O cessar-fogo é um alívio. Mas não é a paz. O passo seguinte é desafiador: o que acontece quando o poder local fica vazio? Sem um plano claro, o vácuo é um convite para que grupos mais radicais tomem o lugar do Hamas. Ou para que o próprio Hamas tente se recompor com métodos ainda mais brutais. É por isso que governos e especialistas falam em uma força internacional de estabilização: a ideia existe, mas ainda faltam mandato, composição e garantias claras.
No discurso feito ao parlamento israelense, Donald Trump, o patrocinador do acordo, agradeceu a países e pessoas, chegando a afirmar que “tivemos ajuda de gente que vocês nem imaginariam”. Estranho. Por que anonimato num gesto de paz? A questão revela algo maior: a diplomacia se faz nas sombras e, neste caso, gera desconfiança sobre quem decide e com que legitimidade.

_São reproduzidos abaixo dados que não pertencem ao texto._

$ cat src/rtl/fpga_pkg.sv
// assumes one clock domain and single AHB-Lite transfers; all sizes and addresses are fixed
`default_nettype none

package fpga_pkg;

  //////////////////////////////
  // sizes
  //////////////////////////////
  localparam int data_w = 32;
  localparam int strb_w = data_w / 8;
  localparam int ram_words = 256;
  localparam int idx_w = $clog2(ram_words);
  localparam int gpo_w = 5;

  // calibration model of the ddr controller
  localparam int calib_cycles = 20;
  localparam int calib_w = $clog2(calib_cycles);
  localparam logic [calib_w-1:0] calib_last = calib_w'(calib_cycles - 1);

  // peripheral reset hold after calibration or push button
  localparam int rst_hold = 4;
  localparam int hold_w = $clog2(rst_hold);
  localparam logic [hold_w-1:0] hold_last = hold_w'(rst_hold - 1);

  //////////////////////////////
  // memory map
  //////////////////////////////
  // 1 KiB ram region at 0x8000_0000
  localparam logic [21:0] ram_tag = 22'h20_0000;
  // 64 byte gpio region at 0x1006_0000
  localparam logic [25:0] gpio_tag = 26'h040_1800;

  // gpio register indices
  localparam logic [idx_w-1:0] gpio_in_reg = 8'd0;
  localparam logic [idx_w-1:0] gpio_en_reg = 8'd1;
  localparam logic [idx_w-1:0] gpio_out_reg = 8'd2;

  //////////////////////////////
  // ahb codes
  //////////////////////////////
  localparam logic [1:0] htrans_nonseq = 2'b10;
  localparam logic [2:0] hsize_byte = 3'b000;
  localparam logic [2:0] hsize_half = 3'b001;
  localparam logic [2:0] hsize_word = 3'b010;

  // two readings of the same haddr word
  typedef struct packed {
    logic [21:0] tag;
    logic [7:0] index;
    logic [1:0] offset;
  } ram_addr_t;

  typedef struct packed {
    logic [25:0] tag;
    logic [3:0] index;
    logic [1:0] offset;
  } gpio_addr_t;

  typedef union packed {
    ram_addr_t ram_view;
    gpio_addr_t gpio_view;
  } ahb_addr_u;

  // request from the bridge to ram and gpio
  typedef struct packed {
    logic write;
    logic [idx_w-1:0] index;
    logic [data_w-1:0] wdata;
    logic [strb_w-1:0] wstrb;
  } bus_req_t;

endpackage

`default_nettype wire
$ cat src/rtl/reset_sequencer.sv
// peripherals stay in reset until calib_done; aux_reset must be synchronous to cpu_clk
`timescale 1ns/10ps
`default_nettype none

module reset_sequencer (
  input  logic cpu_clk,
  input  logic rst_n,
  input  logic aux_reset,
  input  logic calib_done,
  output logic periph_rst_n,
  output logic sys_ready
);

  typedef enum logic [1:0] {
    st_wait_calib,
    st_hold,
    st_run
  } seq_state_t;

  seq_state_t state;
  seq_state_t state_nx;
  logic [fpga_pkg::hold_w-1:0] cnt;
  logic [fpga_pkg::hold_w-1:0] cnt_nx;

  //////////////////////////////
  // next state
  //////////////////////////////
  always_comb begin
    state_nx = state;
    cnt_nx = cnt;
    if (aux_reset && calib_done) begin
      // push button restarts the hold, ram stays calibrated
      state_nx = st_hold;
      cnt_nx = '0;
    end else begin
      case (state)
        st_wait_calib: begin
          // cnt is still zero here, so the first hold cycle counts as one
          if (calib_done) begin
            state_nx = st_hold;
            cnt_nx = cnt + 1'b1;
          end
        end
        st_hold: begin
          if (cnt == fpga_pkg::hold_last) begin
            state_nx = st_run;
          end else begin
            cnt_nx = cnt + 1'b1;
          end
        end
        default: begin
          state_nx = st_run;
        end
      endcase
    end
  end

  always_ff @(posedge cpu_clk or negedge rst_n) begin
    if (!rst_n) begin
      state <= st_wait_calib;
      cnt <= '0;
      periph_rst_n <= 1'b0;
    end else begin
      state <= state_nx;
      cnt <= cnt_nx;
      periph_rst_n <= (state_nx == st_run);
    end
  end

  assign sys_ready = (state == st_run);

endmodule

`default_nettype wire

O vácuo de poder em Gaza já mostra sinais perigosos. Em áreas das quais o exército de Israel se retirou, surgem execuções sumárias e disputas por controle. Sem um poder institucional legítimo, a ordem dá lugar à lei do mais forte.

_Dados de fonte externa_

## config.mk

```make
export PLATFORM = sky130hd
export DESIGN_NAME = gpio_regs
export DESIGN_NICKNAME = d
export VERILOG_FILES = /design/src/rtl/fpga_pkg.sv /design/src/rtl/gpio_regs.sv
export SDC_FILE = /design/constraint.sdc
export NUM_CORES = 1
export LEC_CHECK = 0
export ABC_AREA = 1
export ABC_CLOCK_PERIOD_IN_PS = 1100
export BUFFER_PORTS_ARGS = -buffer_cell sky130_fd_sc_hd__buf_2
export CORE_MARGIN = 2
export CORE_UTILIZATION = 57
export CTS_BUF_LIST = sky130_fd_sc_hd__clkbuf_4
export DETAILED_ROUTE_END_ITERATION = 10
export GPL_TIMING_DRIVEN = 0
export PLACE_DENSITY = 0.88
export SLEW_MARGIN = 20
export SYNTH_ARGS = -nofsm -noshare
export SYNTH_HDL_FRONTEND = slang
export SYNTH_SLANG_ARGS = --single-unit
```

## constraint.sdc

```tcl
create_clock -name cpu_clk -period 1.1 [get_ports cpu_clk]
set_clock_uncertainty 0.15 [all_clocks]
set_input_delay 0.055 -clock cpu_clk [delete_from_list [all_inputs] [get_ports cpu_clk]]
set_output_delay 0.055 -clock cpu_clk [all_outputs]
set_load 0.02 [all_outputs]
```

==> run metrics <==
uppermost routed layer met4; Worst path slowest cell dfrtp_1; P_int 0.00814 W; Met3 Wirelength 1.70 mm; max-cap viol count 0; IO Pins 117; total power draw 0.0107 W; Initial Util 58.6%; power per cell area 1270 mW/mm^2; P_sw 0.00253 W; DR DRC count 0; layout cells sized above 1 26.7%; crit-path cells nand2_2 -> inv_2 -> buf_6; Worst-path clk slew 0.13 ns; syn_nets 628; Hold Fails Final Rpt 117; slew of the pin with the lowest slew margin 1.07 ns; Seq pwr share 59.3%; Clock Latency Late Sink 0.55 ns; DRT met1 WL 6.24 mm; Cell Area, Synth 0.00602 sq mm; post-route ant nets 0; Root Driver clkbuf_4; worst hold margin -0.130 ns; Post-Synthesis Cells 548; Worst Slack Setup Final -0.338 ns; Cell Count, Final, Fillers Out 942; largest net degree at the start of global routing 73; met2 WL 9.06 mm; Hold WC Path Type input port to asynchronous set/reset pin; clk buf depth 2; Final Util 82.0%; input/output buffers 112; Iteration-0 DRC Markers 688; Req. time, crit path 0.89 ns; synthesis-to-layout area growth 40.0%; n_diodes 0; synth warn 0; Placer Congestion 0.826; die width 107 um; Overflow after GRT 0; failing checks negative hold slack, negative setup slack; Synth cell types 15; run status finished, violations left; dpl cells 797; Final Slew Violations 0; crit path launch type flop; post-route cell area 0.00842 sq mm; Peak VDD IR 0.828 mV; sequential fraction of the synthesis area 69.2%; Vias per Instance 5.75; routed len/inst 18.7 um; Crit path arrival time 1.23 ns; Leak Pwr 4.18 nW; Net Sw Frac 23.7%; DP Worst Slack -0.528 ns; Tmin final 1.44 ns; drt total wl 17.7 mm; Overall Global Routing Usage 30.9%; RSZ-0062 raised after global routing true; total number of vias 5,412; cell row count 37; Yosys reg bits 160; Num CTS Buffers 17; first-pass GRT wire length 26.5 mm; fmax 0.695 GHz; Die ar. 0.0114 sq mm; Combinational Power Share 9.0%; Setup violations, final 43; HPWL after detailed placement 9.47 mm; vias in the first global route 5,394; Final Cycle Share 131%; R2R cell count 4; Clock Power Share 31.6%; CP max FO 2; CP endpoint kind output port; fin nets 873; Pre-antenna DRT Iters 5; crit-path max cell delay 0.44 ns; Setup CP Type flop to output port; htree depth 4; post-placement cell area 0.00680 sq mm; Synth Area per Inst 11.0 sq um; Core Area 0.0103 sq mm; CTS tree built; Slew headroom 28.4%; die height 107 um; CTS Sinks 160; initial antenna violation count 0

Há, ainda, um problema mais profundo: parte do mundo árabe e muçulmano já reconheceu o direito Israel a existir — do Egito à Jordânia, dos Emirados Árabes Unidos e Marrocos a outros parceiros — mostrando que a convivência é possível e desejável. Mas regimes e redes que promovem a violência física e ideológica continuam atuantes, sob a influência de Teerã. Enquanto isso persistir, cessar-fogo é paliativo.
A assinatura do acordo deve ser o início de três imperativos. Primeiro, presença internacional robusta para estabilizar, proteger civis e prevenir o surgimento de novos grupos armados. Segundo, reconstrução e governança inclusiva, com participação palestina legítima e democrática. Terceiro, um trabalho de longo prazo sobre educação e liberdade civil na região, porque paz duradoura não nasce sem mudança cultural, que começa em casa e na escola.
Sem esses pilares, o mesmo ciclo tende a se repetir. A pergunta a fazer agora é simples e urgente: Como o cessar-fogo se transformará em paz? A resposta: passada a euforia pelo primeiro passo, compreender que a caminhada ainda é longa.